Core verbs are built into the toolkit, and should generally have JavaScript and Python parity. Creating these verbs involves the following steps:

  1. Schema definition - this is done by authoring TypeScript types in the javascript/schema folder, which are then generated as JSONSchema during a build step.
  2. Cross-platform tests - these are defined in schema/fixtures, primarily in the workflow folder. Each fixture includes a workflow.json and an expected output csv file. Executors run in both JavaScript and Python to confirm that outputs match the expected table.
  3. JavaScript implementation - verbs are implemented in javascript/workflow/verbs
  4. Verb UX - individual verb UX components are in javascript/react

Python implementation

  1. Verbs are implemented in python/verbs
  2. Create a verb file following the json schema as package structure, for example, if in the schema the verbs is defined as:
"verb": {
    "const": "strings.upper",
    "type": "string"
}

The location of the verb must be in datashaper.engine.verbs.strings.upper.

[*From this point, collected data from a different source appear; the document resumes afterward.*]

--- src/rtl/core/wavp_pkg.sv ---
package wavp_pkg;

  // Parse phases, in file order
  typedef enum logic [3:0] {
    PH_RIFF    = 4'd0,
    PH_FSIZE   = 4'd1,
    PH_WAVE    = 4'd2,
    PH_FMT     = 4'd3,
    PH_LEN1    = 4'd4,
    PH_FORMAT  = 4'd5,
    PH_NCH     = 4'd6,
    PH_RATE    = 4'd7,
    PH_BRATE   = 4'd8,
    PH_ALIGN   = 4'd9,
    PH_BPS     = 4'd10,
    PH_DATA    = 4'd11,
    PH_DSIZE   = 4'd12,
    PH_SAMPLES = 4'd13,
    PH_DONE    = 4'd14
  } phase_t;

  localparam logic KIND_HEADER = 1'b0;
  localparam logic KIND_SAMPLE = 1'b1;

  // Tags, first character in the top byte
  localparam logic [31:0] TAG_RIFF = 32'h52494646;
  localparam logic [31:0] TAG_WAVE = 32'h57415645;
  localparam logic [31:0] TAG_FMT  = 32'h666D7420;
  localparam logic [31:0] TAG_DATA = 32'h64617461;

  localparam logic [15:0] BYTE_SAMPLE_BITS = 16'd8;
  localparam logic [31:0] FMT_BASE_LEN     = 32'd16;

  localparam int OBUF_DEPTH = 2;

  typedef struct packed {
    logic               kind;
    logic signed [15:0] sample_value;
    logic [15:0]        channel;
    logic [31:0]        riff_size;
    logic [31:0]        fmt_length;
    logic [15:0]        audio_format;
    logic [15:0]        chan_count;
    logic [31:0]        rate_hz;
    logic [31:0]        byte_rate;
    logic [15:0]        block_align;
    logic [15:0]        bits_per_sample;
    logic [31:0]        data_len;
  } wavp_result_t;

endpackage

--- src/rtl/core/wavp_if.sv ---
interface wavp_in_if;
  logic       valid;
  logic       ready;
  logic [7:0] data_byte;
  logic       start_of_stream;

  modport source (output valid, output data_byte, output start_of_stream, input ready);
  modport sink (input valid, input data_byte, input start_of_stream, output ready);
endinterface

interface wavp_out_if;
  logic               valid;
  logic               ready;
  logic               kind;
  logic signed [15:0] sample_value;
  logic [15:0]        channel;
  logic [31:0]        riff_size;
  logic [31:0]        fmt_length;
  logic [15:0]        audio_format;
  logic [15:0]        chan_count;
  logic [31:0]        rate_hz;
  logic [31:0]        byte_rate;
  logic [15:0]        block_align;
  logic [15:0]        bits_per_sample;
  logic [31:0]        data_len;

  modport source (
    output valid, output kind, output sample_value, output channel,
    output riff_size, output fmt_length, output audio_format, output chan_count,
    output rate_hz, output byte_rate, output block_align, output bits_per_sample,
    output data_len, input ready
  );
  modport sink (
    input valid, input kind, input sample_value, input channel,
    input riff_size, input fmt_length, input audio_format, input chan_count,
    input rate_hz, input byte_rate, input block_align, input bits_per_sample,
    input data_len, output ready
  );
endinterface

  1. Create a function that replicates the same functionality as the javascript version and use the @verb decorator to make it available to the Workflow engine. The name parameter of the decorator must match the package name defined in the schema. For example:
@verb(name="my_package.upper")
def upper(input: VerbInput, column: str, to: str):
    ...

Important Note: If a verb already exists with the same name you will get a ValueError, pick a unique name for each verb. For example if you try to create a new "strings.upper" you will get a ValueError if you want to create a custom version of this verb you could use "my_package.upper" like the example above.

Custom verbs

The Python implementation supports the use of custom verbs supplied by your application - this allows arbitrary processing pipelines to be built that contain custom logic and processing steps.

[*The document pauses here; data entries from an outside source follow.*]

[config.mk]
export PLATFORM = sky130hd
export DESIGN_NAME = round_robin_thread_scheduler
export DESIGN_NICKNAME = d
export VERILOG_FILES = /design/src/rtl/rrts_pkg.sv /design/src/rtl/rrts_ctrl.sv /design/src/rtl/rrts_datapath.sv /design/src/rtl/round_robin_thread_scheduler.sv
export SDC_FILE = /design/constraint.sdc
export NUM_CORES = 1
export LEC_CHECK = 0
export ABC_AREA = 1
export ABC_CLOCK_PERIOD_IN_PS = 4150
export BUFFER_PORTS_ARGS = -buffer_cell sky130_fd_sc_hd__buf_4
export CAP_MARGIN = 20
export CORE_MARGIN = 2
export CORE_UTILIZATION = 58
export CTS_CLUSTER_SIZE = 16
export DETAILED_ROUTE_END_ITERATION = 10
export GPL_ROUTABILITY_DRIVEN = 0
export GPL_TIMING_DRIVEN = 0
export PLACE_DENSITY = 0.73
export SYNTH_ARGS = -nofsm -noshare
export SYNTH_HDL_FRONTEND = slang
export SYNTH_SLANG_ARGS = --single-unit
export TNS_END_PERCENT = 1
[constraint.sdc]
create_clock -name clk_i -period 4.15 [get_ports clk_i]
set_input_delay 0.83 -clock clk_i [delete_from_list [all_inputs] [get_ports clk_i]]
set_output_delay 0.83 -clock clk_i [all_outputs]
set_load 0.01 [all_outputs]
[src/rtl/rrts_pkg.sv]
// Shared types, constants and command/status structs of the round-robin thread scheduler.
package rrts_pkg;

  localparam int NUM_SLOTS = 16;
  localparam int SLOT_W    = $clog2(NUM_SLOTS);
  localparam int COUNT_W   = SLOT_W + 1;
  localparam int PRIO_W    = 8;
  localparam int PID_W     = 16;
  localparam int KIND_W    = 2;
  localparam int CFG_IDX_W = 2;
  localparam int CFG_W     = 8;

  localparam logic [SLOT_W-1:0] MAIN_SLOT_RST = SLOT_W'(0);
  localparam logic [SLOT_W-1:0] IDLE_SLOT_RST = SLOT_W'(1);
  localparam logic [PRIO_W-1:0] MAIN_PRIO_RST = PRIO_W'(31);
  localparam logic [PID_W-1:0]  PID_RST       = PID_W'(1);
  localparam logic [KIND_W-1:0] KIND_BAD      = KIND_W'(3);

  localparam logic [CFG_IDX_W-1:0] CFG_MAIN_SLOT = CFG_IDX_W'(0);
  localparam logic [CFG_IDX_W-1:0] CFG_IDLE_SLOT = CFG_IDX_W'(1);
  localparam logic [CFG_IDX_W-1:0] CFG_MAIN_PRIO = CFG_IDX_W'(2);

  typedef enum logic [2:0] {
    OP_START   = 3'd0,
    OP_BLOCK   = 3'd1,
    OP_UNBLOCK = 3'd2,
    OP_YIELD   = 3'd3,
    OP_SCHED   = 3'd4
  } op_e;

  typedef enum logic [2:0] {
    ST_UNUSED  = 3'd0,
    ST_RUNNING = 3'd1,
    ST_READY   = 3'd2,
    ST_BLOCKED = 3'd3,
    ST_WAITING = 3'd4,
    ST_HANGING = 3'd5
  } status_e;

  typedef enum logic [2:0] {
    ERR_OK            = 3'd0,
    ERR_IN_USE        = 3'd1,
    ERR_NOT_BLOCKED   = 3'd2,
    ERR_BAD_KIND      = 3'd3,
    ERR_NONE_RUNNABLE = 3'd4
  } err_e;

  typedef enum logic [1:0] {
    RD_CUR  = 2'd0,
    RD_SLOT = 2'd1,
    RD_IDLE = 2'd2
  } rd_sel_e;

  typedef enum logic [1:0] {
    WA_CUR  = 2'd0,
    WA_SLOT = 2'd1,
    WA_IDLE = 2'd2,
    WA_POP  = 2'd3
  } wa_sel_e;

  typedef enum logic [1:0] {
    SV_READY   = 2'd0,
    SV_RUNNING = 2'd1,
    SV_KIND    = 2'd2
  } sv_sel_e;

  typedef enum logic {
    PS_REQ    = 1'b0,
    PS_RELOAD = 1'b1
  } ps_src_e;

  typedef enum logic [3:0] {
    S_IDLE,
    S_DEC,
    S_START,
    S_UNB,
    S_BLK,
    S_YLD,
    S_SCH_RD,
    S_SCH,
    S_CNT,
    S_IDL,
    S_POP,
    S_RUN,
    S_FIN_RD,
    S_FIN
  } state_e;

  typedef struct packed {
    logic    latch_item;
    rd_sel_e rd_sel;
    wa_sel_e wa_sel;
    logic    st_we;
    sv_sel_e st_val;
    logic    ps_we;
    ps_src_e ps_src;
    logic    ring_app;
    logic    ring_front;
    logic    ring_pop;
    logic    pid_inc;
    logic    err_we;
    err_e    err_val;
    logic    set_run;
    logic    load_out;
  } ctrl_cmd_t;

  typedef struct packed {
    op_e     op;
    logic    kind_bad;
    status_e ent_status;
    logic    count_zero;
    logic    out_free;
  } dp_status_t;

  function automatic logic is_blocked_kind(status_e st);
    return (st == ST_BLOCKED) || (st == ST_WAITING) || (st == ST_HANGING);
  endfunction

endpackage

TODO: document custom verb format

Build and test

JavaScript

  • You need node and yarn installed
  • Operate from project root
  • Run: yarn
  • Then: yarn build
  • Run the webapp locally: yarn start

Python

  • You need Python and poetry installed
  • Operate from python/datashaper folder
  • Run: poetry install
  • Then: poetry run poe test

Contributing

This project welcomes contributions and suggestions. Most contributions require you to agree to a Contributor License Agreement (CLA) declaring that you have the right to, and actually do, grant us the rights to use your contribution. For details, visit https://cla.opensource.microsoft.com.

When you submit a pull request, a CLA bot will automatically determine whether you need to provide a CLA and decorate the PR appropriately (e.g., status check, comment). Simply follow the instructions provided by the bot. You will only need to do this once across all repos using our CLA.

This project has adopted the Microsoft Open Source Code of Conduct. For more information see the Code of Conduct FAQ or contact opencode@microsoft.com with any additional questions or comments.

Trademarks

This project may contain trademarks or logos for projects, products, or services. Authorized use of Microsoft trademarks or logos is subject to and must follow Microsoft's Trademark & Brand Guidelines. Use of Microsoft trademarks or logos in modified versions of this project must not cause confusion or imply Microsoft sponsorship. Any use of third-party trademarks or logos are subject to those third-party's policies.